Two lines below mark the span: the one containing "multi-input cells | 110 | 870" and the one containing "part,switching [mW],internal [mW],leakage". Set down both, plus every line between, exactly as they stand, and nothing else.

Dataset content »
....

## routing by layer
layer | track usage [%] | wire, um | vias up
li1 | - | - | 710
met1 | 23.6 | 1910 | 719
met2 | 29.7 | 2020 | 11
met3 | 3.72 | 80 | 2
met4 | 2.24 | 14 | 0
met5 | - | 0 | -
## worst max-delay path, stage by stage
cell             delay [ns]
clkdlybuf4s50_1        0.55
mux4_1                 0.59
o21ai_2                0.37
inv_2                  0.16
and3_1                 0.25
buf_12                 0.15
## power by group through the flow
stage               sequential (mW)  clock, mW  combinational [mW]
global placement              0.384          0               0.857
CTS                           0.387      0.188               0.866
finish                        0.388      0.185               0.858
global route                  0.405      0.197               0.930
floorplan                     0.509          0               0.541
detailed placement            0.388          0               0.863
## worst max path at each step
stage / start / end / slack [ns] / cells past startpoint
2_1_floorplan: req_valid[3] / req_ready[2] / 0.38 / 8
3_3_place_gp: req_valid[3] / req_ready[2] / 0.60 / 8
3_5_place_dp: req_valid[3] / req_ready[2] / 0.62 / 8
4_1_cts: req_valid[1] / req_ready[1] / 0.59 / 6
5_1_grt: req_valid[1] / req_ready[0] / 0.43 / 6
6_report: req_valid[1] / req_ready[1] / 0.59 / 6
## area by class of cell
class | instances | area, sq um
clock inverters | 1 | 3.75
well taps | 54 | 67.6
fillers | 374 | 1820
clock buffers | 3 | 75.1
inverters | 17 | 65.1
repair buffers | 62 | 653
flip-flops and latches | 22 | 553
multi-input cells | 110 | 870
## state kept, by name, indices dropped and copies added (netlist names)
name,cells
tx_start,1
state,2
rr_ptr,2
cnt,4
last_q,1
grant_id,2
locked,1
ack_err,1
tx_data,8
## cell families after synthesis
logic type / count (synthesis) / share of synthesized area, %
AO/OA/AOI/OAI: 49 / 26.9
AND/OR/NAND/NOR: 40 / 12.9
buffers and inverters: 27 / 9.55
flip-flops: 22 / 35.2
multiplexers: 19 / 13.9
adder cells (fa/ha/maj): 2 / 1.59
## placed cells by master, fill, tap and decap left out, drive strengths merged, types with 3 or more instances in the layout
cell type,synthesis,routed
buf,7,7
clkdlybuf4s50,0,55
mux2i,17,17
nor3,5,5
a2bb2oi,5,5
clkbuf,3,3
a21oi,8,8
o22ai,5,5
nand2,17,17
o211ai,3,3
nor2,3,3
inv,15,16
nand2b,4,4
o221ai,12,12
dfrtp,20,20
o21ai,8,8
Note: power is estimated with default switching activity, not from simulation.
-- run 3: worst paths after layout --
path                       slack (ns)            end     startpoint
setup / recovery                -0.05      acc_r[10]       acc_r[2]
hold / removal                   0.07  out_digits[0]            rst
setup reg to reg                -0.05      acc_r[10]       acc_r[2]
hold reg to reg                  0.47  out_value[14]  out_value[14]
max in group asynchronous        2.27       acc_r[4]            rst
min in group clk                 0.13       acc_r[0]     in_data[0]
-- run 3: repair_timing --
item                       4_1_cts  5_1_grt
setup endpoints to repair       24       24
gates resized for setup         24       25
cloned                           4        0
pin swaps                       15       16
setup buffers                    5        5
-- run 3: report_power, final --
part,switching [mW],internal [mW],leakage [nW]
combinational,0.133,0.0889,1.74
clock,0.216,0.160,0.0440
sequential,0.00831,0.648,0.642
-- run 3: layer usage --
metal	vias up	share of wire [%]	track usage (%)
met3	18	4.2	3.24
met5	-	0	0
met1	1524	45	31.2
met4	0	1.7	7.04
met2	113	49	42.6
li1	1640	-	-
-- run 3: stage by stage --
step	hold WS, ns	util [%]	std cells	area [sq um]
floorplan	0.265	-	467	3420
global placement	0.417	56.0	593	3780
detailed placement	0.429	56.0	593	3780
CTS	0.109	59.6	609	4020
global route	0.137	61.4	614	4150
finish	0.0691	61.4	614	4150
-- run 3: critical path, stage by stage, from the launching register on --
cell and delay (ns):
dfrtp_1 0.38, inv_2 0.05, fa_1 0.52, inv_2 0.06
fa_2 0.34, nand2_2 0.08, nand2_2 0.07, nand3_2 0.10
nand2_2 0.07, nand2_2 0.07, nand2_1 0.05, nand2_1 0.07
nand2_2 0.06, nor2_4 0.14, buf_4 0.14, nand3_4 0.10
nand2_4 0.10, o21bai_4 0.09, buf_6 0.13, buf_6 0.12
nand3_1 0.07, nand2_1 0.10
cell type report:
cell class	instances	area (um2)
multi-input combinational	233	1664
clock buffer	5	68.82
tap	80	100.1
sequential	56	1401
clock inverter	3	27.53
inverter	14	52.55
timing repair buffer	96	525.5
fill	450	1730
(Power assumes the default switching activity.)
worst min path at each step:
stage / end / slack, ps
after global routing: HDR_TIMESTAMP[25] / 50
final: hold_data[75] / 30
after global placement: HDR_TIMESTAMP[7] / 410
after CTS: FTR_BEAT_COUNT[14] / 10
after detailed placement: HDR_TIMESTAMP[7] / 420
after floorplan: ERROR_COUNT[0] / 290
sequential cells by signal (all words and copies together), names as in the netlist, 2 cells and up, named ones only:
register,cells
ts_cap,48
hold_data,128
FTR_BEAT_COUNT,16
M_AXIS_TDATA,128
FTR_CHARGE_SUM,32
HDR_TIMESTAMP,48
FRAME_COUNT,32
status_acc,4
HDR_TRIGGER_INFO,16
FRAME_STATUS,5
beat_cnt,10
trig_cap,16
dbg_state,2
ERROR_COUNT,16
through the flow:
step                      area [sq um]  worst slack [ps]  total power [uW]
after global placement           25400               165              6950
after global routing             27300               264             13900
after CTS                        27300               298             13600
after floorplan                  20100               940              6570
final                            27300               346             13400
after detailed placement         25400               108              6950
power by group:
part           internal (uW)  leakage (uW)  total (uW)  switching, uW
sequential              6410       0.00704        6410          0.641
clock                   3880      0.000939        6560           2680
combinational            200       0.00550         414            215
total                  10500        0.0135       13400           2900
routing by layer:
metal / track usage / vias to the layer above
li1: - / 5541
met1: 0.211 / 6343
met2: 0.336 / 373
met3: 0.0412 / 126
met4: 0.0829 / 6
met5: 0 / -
[src/rtl/add_pipe.sv]
// add_pipe: pipelined two-operand adder/subtractor with valid/ready handshake.
// Stage 1 does the WIDTH+1 bit add/sub, flag generation and optional clamp.
// Stages 2..STAGES are plain delay registers. The whole pipe advances when the
// output slot is empty or being consumed.
// Optional feature macro: ADD_PIPE_OVF_CNT_EN adds a saturating 16-bit count
// of handed-off result beats that carried ovf=1.
module add_pipe #(
  parameter int WIDTH  = 16,
  parameter int STAGES = 2,
  parameter int SAT    = 0,
  parameter int SIGNED = 0
) (
  input  logic             clk,
  input  logic             rst_n,
  input  logic             in_valid,
  output logic             in_ready,
  input  logic [WIDTH-1:0] a,
  input  logic [WIDTH-1:0] b,
  input  logic             sub,
  output logic             out_valid,
  input  logic             out_ready,
  output logic [WIDTH-1:0] c,
  output logic             carry,
  output logic             ovf
`ifdef ADD_PIPE_OVF_CNT_EN
  ,
  output logic [15:0]      ovf_cnt
`endif
);

  logic             advance;
  logic [WIDTH:0]   sum;
  logic [WIDTH-1:0] b_op;
  logic [WIDTH-1:0] res;
  logic             cy;
  logic             ov;
  logic             sa;
  logic             sb;
  logic             sr;

  logic             vld_q [STAGES];
  logic [WIDTH-1:0] c_q   [STAGES];
  logic             cy_q  [STAGES];
  logic             ov_q  [STAGES];

  assign advance   = out_ready | ~out_valid;
  assign in_ready  = advance;
  assign out_valid = vld_q[STAGES-1];
  assign c         = c_q[STAGES-1];
  assign carry     = cy_q[STAGES-1];
  assign ovf       = ov_q[STAGES-1];

  // Stage-1 arithmetic: add or two's-complement subtract, flags, optional clamp.
  always_comb begin
    b_op = sub ? ~b : b;
    sum  = {1'b0, a} + {1'b0, b_op} + {{WIDTH{1'b0}}, sub};
    cy   = sub ? ~sum[WIDTH] : sum[WIDTH];
    sa   = a[WIDTH-1];
    sb   = b[WIDTH-1];
    sr   = sum[WIDTH-1];
    if (SIGNED != 0) begin
      ov = (sub ? (sa != sb) : (sa == sb)) && (sr != sa);
    end else begin
      ov = cy;
    end
    res = sum[WIDTH-1:0];
    if ((SAT != 0) && ov) begin
      if (SIGNED != 0) begin
        res = sa ? {1'b1, {(WIDTH-1){1'b0}}} : {1'b0, {(WIDTH-1){1'b1}}};
      end else begin
        res = sub ? '0 : '1;
      end
    end
  end

  // Pipeline registers; data of a stage only loads when a valid beat enters it.
  always_ff @(posedge clk or negedge rst_n) begin
    if (!rst_n) begin
      for (int s = 0; s < STAGES; s++) begin
        vld_q[s] <= 1'b0;
        c_q[s]   <= '0;
        cy_q[s]  <= 1'b0;
        ov_q[s]  <= 1'b0;
      end
    end else if (advance) begin
      vld_q[0] <= in_valid;
      if (in_valid) begin
        c_q[0]  <= res;
        cy_q[0] <= cy;
        ov_q[0] <= ov;
      end
      for (int s = 1; s < STAGES; s++) begin
        vld_q[s] <= vld_q[s-1];
        if (vld_q[s-1]) begin
          c_q[s]  <= c_q[s-1];
          cy_q[s] <= cy_q[s-1];
          ov_q[s] <= ov_q[s-1];
        end
      end
    end
  end

`ifdef ADD_PIPE_OVF_CNT_EN
  logic [15:0] ovf_cnt_q;

  assign ovf_cnt = ovf_cnt_q;

  // Count overflowing beats at hand-off only, so a stalled beat counts once.
  always_ff @(posedge clk or negedge rst_n) begin
    if (!rst_n) begin
      ovf_cnt_q <= 16'h0000;
    end else if (out_valid && out_ready && ovf && (ovf_cnt_q != 16'hFFFF)) begin
      ovf_cnt_q <= ovf_cnt_q + 16'h0001;
    end
  end
`endif

endmodule
**src/rtl/osmanip_step_decoder.sv**
```systemverilog
// Receive-side decoder for the osmanip motor interface: turns step/dir strobes
// into per-motor quarter-turn events delivered through a FWFT valid/ready FIFO.
module osmanip_step_decoder #(
    parameter int unsigned STEPS_PER_QTURN = 50,
    parameter int unsigned IDLE_TIMEOUT    = 5000,
    parameter int unsigned FIFO_DEPTH      = 8
) (
    input  logic       clk_clk,
    input  logic       reset_reset_n,
    input  logic       i_mxa,
    input  logic       i_mxb,
    input  logic       i_mya,
    input  logic       i_myb,
    input  logic       i_mza,
    input  logic       i_mzb,
    input  logic       i_dira,
    input  logic       i_dirb,
    output logic       o_move_valid,
    output logic [3:0] o_move_data,
    input  logic       i_move_ready,
    output logic       o_overflow,
    output logic       o_partial_err,
    output logic [2:0] o_err_motor,
    input  logic       i_clear
);

    localparam int unsigned NM = 6;
    localparam int unsigned CW = $clog2(STEPS_PER_QTURN) + 1;
    localparam int unsigned IW = $clog2(IDLE_TIMEOUT + 1);
    localparam int unsigned AW = $clog2(FIFO_DEPTH);
    localparam int unsigned NW = AW + 1;

    // Limits are checked one step early so the counter never has to hold +/-STEPS.
    localparam logic [CW-1:0] LIM_P     = CW'(STEPS_PER_QTURN - 1);
    localparam logic [CW-1:0] LIM_N     = CW'(0) - LIM_P;
    localparam logic [IW-1:0] IDLE_LAST = IW'(IDLE_TIMEOUT - 1);
    localparam logic [NW-1:0] FULL_CNT  = NW'(FIFO_DEPTH);

    logic [7:0]    raw_c;
    logic [7:0]    sync1_q, sync2_q;
    logic [5:0]    sync3_q;
    logic [NM-1:0] step_q, step_d;
    logic [1:0]    sdir_q, sdir_d;

    logic [CW-1:0] cnt_q  [NM];
    logic [CW-1:0] cnt_d  [NM];
    logic [IW-1:0] idle_q [NM];
    logic [IW-1:0] idle_d [NM];
    logic [NM-1:0] pend_q, pend_d, pdir_q, pdir_d;

    logic [3:0]    mem_q [FIFO_DEPTH];
    logic [3:0]    mem_d [FIFO_DEPTH];
    logic [AW-1:0] wr_q, wr_d, rd_q, rd_d;
    logic [NW-1:0] cnt_f_q, cnt_f_d;
    logic          valid_q, valid_d;
    logic [3:0]    head_q, head_d;

    logic          ovf_q, ovf_d, perr_q, perr_d;
    logic [2:0]    emot_q, emot_d;

    logic [NM-1:0] comp_c, cdir_c, to_c, served_c;
    logic          dir_c, drop_c, push_c, pop_c, accept_c, err_base_c;
    logic [2:0]    sel_c;
    logic [3:0]    push_data_c;

    assign raw_c = {i_dirb, i_dira, i_mzb, i_mza, i_myb, i_mya, i_mxb, i_mxa};

    always_comb begin
        step_d     = sync2_q[5:0] & ~sync3_q;
        sdir_d     = sync2_q[7:6];
        comp_c     = '0;
        cdir_c     = '0;
        to_c       = '0;
        served_c   = '0;
        dir_c      = 1'b0;
        drop_c     = 1'b0;
        sel_c      = 3'd0;
        pend_d     = pend_q;
        pdir_d     = pdir_q;
        mem_d      = mem_q;
        wr_d       = wr_q;
        rd_d       = rd_q;
        cnt_f_d    = cnt_f_q;
        ovf_d      = i_clear ? 1'b0 : ovf_q;
        err_base_c = i_clear ? 1'b0 : perr_q;
        perr_d     = err_base_c;
        emot_d     = i_clear ? 3'd0 : emot_q;

        // Per-motor step accumulation and idle timeout; a step always beats a timeout.
        for (int m = 0; m < NM; m++) begin
            cnt_d[m]  = cnt_q[m];
            idle_d[m] = idle_q[m];
            dir_c     = (m % 2 == 1) ? sdir_q[1] : sdir_q[0];
            if (step_q[m]) begin
                idle_d[m] = '0;
                if (dir_c && cnt_q[m] == LIM_P) begin
                    cnt_d[m]  = '0;
                    comp_c[m] = 1'b1;
                    cdir_c[m] = 1'b1;
                end else if (!dir_c && cnt_q[m] == LIM_N) begin
                    cnt_d[m]  = '0;
                    comp_c[m] = 1'b1;
                end else begin
                    cnt_d[m] = dir_c ? cnt_q[m] + CW'(1) : cnt_q[m] - CW'(1);
                end
            end else if (cnt_q[m] != '0) begin
                if (idle_q[m] == IDLE_LAST) begin
                    cnt_d[m]  = '0;
                    idle_d[m] = '0;
                    to_c[m]   = 1'b1;
                end else begin
                    idle_d[m] = idle_q[m] + IW'(1);
                end
            end else begin
                idle_d[m] = '0;
            end
        end

        for (int m = NM - 1; m >= 0; m--) begin
            if (pend_q[m]) begin
                sel_c = 3'(m);
            end
        end
        pop_c       = valid_q & i_move_ready;
        accept_c    = (cnt_f_q != FULL_CNT) | pop_c;
        push_c      = (|pend_q) & accept_c;
        push_data_c = {pdir_q[sel_c], sel_c};
        if (push_c) begin
            served_c[sel_c] = 1'b1;
        end
        pend_d = pend_q & ~served_c;

        // A completion landing on a still-pending motor is lost.
        for (int m = 0; m < NM; m++) begin
            if (comp_c[m]) begin
                if (pend_q[m]) begin
                    drop_c = 1'b1;
                end else begin
                    pend_d[m] = 1'b1;
                    pdir_d[m] = cdir_c[m];
                end
            end
        end
        if (drop_c) begin
            ovf_d = 1'b1;
        end

        if (|to_c && !err_base_c) begin
            perr_d = 1'b1;
            for (int m = NM - 1; m >= 0; m--) begin
                if (to_c[m]) begin
                    emot_d = 3'(m);
                end
            end
        end

        if (push_c) begin
            mem_d[wr_q] = push_data_c;
            wr_d        = wr_q + AW'(1);
        end
        if (pop_c) begin
            rd_d = rd_q + AW'(1);
        end
        cnt_f_d = cnt_f_q + NW'(push_c) - NW'(pop_c);
        valid_d = (cnt_f_d != '0);
        head_d  = valid_d ? mem_d[rd_d] : 4'd0;
    end

    always_ff @(posedge clk_clk) begin
        if (!reset_reset_n) begin
            sync1_q <= '0;
            sync2_q <= '0;
            sync3_q <= '0;
            step_q  <= '0;
            sdir_q  <= '0;
            for (int m = 0; m < NM; m++) begin
                cnt_q[m]  <= '0;
                idle_q[m] <= '0;
            end
            pend_q  <= '0;
            pdir_q  <= '0;
            for (int i = 0; i < FIFO_DEPTH; i++) begin
                mem_q[i] <= '0;
            end
            wr_q    <= '0;
            rd_q    <= '0;
            cnt_f_q <= '0;
            valid_q <= 1'b0;
            head_q  <= '0;
            ovf_q   <= 1'b0;
            perr_q  <= 1'b0;
            emot_q  <= '0;
        end else begin
            sync1_q <= raw_c;
            sync2_q <= sync1_q;
            sync3_q <= sync2_q[5:0];
            step_q  <= step_d;
            sdir_q  <= sdir_d;
            cnt_q   <= cnt_d;
            idle_q  <= idle_d;
            pend_q  <= pend_d;
            pdir_q  <= pdir_d;
            mem_q   <= mem_d;
            wr_q    <= wr_d;
            rd_q    <= rd_d;
            cnt_f_q <= cnt_f_d;
            valid_q <= valid_d;
            head_q  <= head_d;
            ovf_q   <= ovf_d;
            perr_q  <= perr_d;
            emot_q  <= emot_d;
        end
    end

    assign o_move_valid  = valid_q;
    assign o_move_data   = head_q;
    assign o_overflow    = ovf_q;
    assign o_partial_err = perr_q;
    assign o_err_motor   = emot_q;

endmodule
```
==> src/rtl/lsu_pkg.sv <==
// Shared types and helpers for the RV32I load/store unit.
// Holds the FSM state encoding, the funct3 size codes and the fault rule.
package lsu_pkg;

  localparam int REG_WIDTH = 32;

  typedef enum logic [1:0] {
    S_IDLE = 2'd0,
    S_REQ  = 2'd1,
    S_RESP = 2'd2,
    S_ERR  = 2'd3
  } lsu_state_e;

  localparam logic [2:0] F3_B  = 3'b000;
  localparam logic [2:0] F3_H  = 3'b001;
  localparam logic [2:0] F3_W  = 3'b010;
  localparam logic [2:0] F3_BU = 3'b100;
  localparam logic [2:0] F3_HU = 3'b101;

  // Unsigned sizes exist only for loads; stores with BU/HU are illegal.
  function automatic logic is_fault(input logic [2:0] funct3, input logic [1:0] addr_lo,
                                    input logic we);
    logic f;
    case (funct3)
      F3_B:    f = 1'b0;
      F3_H:    f = addr_lo[0];
      F3_W:    f = (addr_lo != 2'b00);
      F3_BU:   f = we;
      F3_HU:   f = we | addr_lo[0];
      default: f = 1'b1;
    endcase
    return f;
  endfunction

endpackage

==> src/rtl/lsu_align.sv <==
// Combinational lane steering: byte enables and replicated store data,
// plus byte/half extraction and sign/zero extension of load data.
module lsu_align
  import lsu_pkg::*;
(
  input  logic [2:0]           i_funct3,
  input  logic [1:0]           i_addr_lo,
  input  logic [REG_WIDTH-1:0] i_wdata,
  input  logic [REG_WIDTH-1:0] i_rdata,
  output logic [3:0]           o_be,
  output logic [REG_WIDTH-1:0] o_wdata,
  output logic [REG_WIDTH-1:0] o_rdata
);

  logic [7:0]  w_byte;
  logic [15:0] w_half;

  // Store side: enables and lane replication.
  always_comb begin
    o_be    = 4'b1111;
    o_wdata = i_wdata;
    case (i_funct3)
      F3_B, F3_BU: begin
        o_be    = 4'b0001 << i_addr_lo;
        o_wdata = {4{i_wdata[7:0]}};
      end
      F3_H, F3_HU: begin
        o_be    = i_addr_lo[1] ? 4'b1100 : 4'b0011;
        o_wdata = {2{i_wdata[15:0]}};
      end
      default: begin
        o_be    = 4'b1111;
        o_wdata = i_wdata;
      end
    endcase
  end

  // Load side: lane select then extension.
  always_comb begin
    w_byte  = 8'h00;
    w_half  = i_addr_lo[1] ? i_rdata[31:16] : i_rdata[15:0];
    o_rdata = i_rdata;
    case (i_addr_lo)
      2'd0:    w_byte = i_rdata[7:0];
      2'd1:    w_byte = i_rdata[15:8];
      2'd2:    w_byte = i_rdata[23:16];
      2'd3:    w_byte = i_rdata[31:24];
      default: w_byte = 8'h00;
    endcase
    case (i_funct3)
      F3_B:    o_rdata = {{24{w_byte[7]}}, w_byte};
      F3_BU:   o_rdata = {24'h000000, w_byte};
      F3_H:    o_rdata = {{16{w_half[15]}}, w_half};
      F3_HU:   o_rdata = {16'h0000, w_half};
      default: o_rdata = i_rdata;
    endcase
  end

endmodule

....

Reply »
multi-input cells | 110 | 870
## state kept, by name, indices dropped and copies added (netlist names)
name,cells
tx_start,1
state,2
rr_ptr,2
cnt,4
last_q,1
grant_id,2
locked,1
ack_err,1
tx_data,8
## cell families after synthesis
logic type / count (synthesis) / share of synthesized area, %
AO/OA/AOI/OAI: 49 / 26.9
AND/OR/NAND/NOR: 40 / 12.9
buffers and inverters: 27 / 9.55
flip-flops: 22 / 35.2
multiplexers: 19 / 13.9
adder cells (fa/ha/maj): 2 / 1.59
## placed cells by master, fill, tap and decap left out, drive strengths merged, types with 3 or more instances in the layout
cell type,synthesis,routed
buf,7,7
clkdlybuf4s50,0,55
mux2i,17,17
nor3,5,5
a2bb2oi,5,5
clkbuf,3,3
a21oi,8,8
o22ai,5,5
nand2,17,17
o211ai,3,3
nor2,3,3
inv,15,16
nand2b,4,4
o221ai,12,12
dfrtp,20,20
o21ai,8,8
Note: power is estimated with default switching activity, not from simulation.
-- run 3: worst paths after layout --
path                       slack (ns)            end     startpoint
setup / recovery                -0.05      acc_r[10]       acc_r[2]
hold / removal                   0.07  out_digits[0]            rst
setup reg to reg                -0.05      acc_r[10]       acc_r[2]
hold reg to reg                  0.47  out_value[14]  out_value[14]
max in group asynchronous        2.27       acc_r[4]            rst
min in group clk                 0.13       acc_r[0]     in_data[0]
-- run 3: repair_timing --
item                       4_1_cts  5_1_grt
setup endpoints to repair       24       24
gates resized for setup         24       25
cloned                           4        0
pin swaps                       15       16
setup buffers                    5        5
-- run 3: report_power, final --
part,switching [mW],internal [mW],leakage [nW]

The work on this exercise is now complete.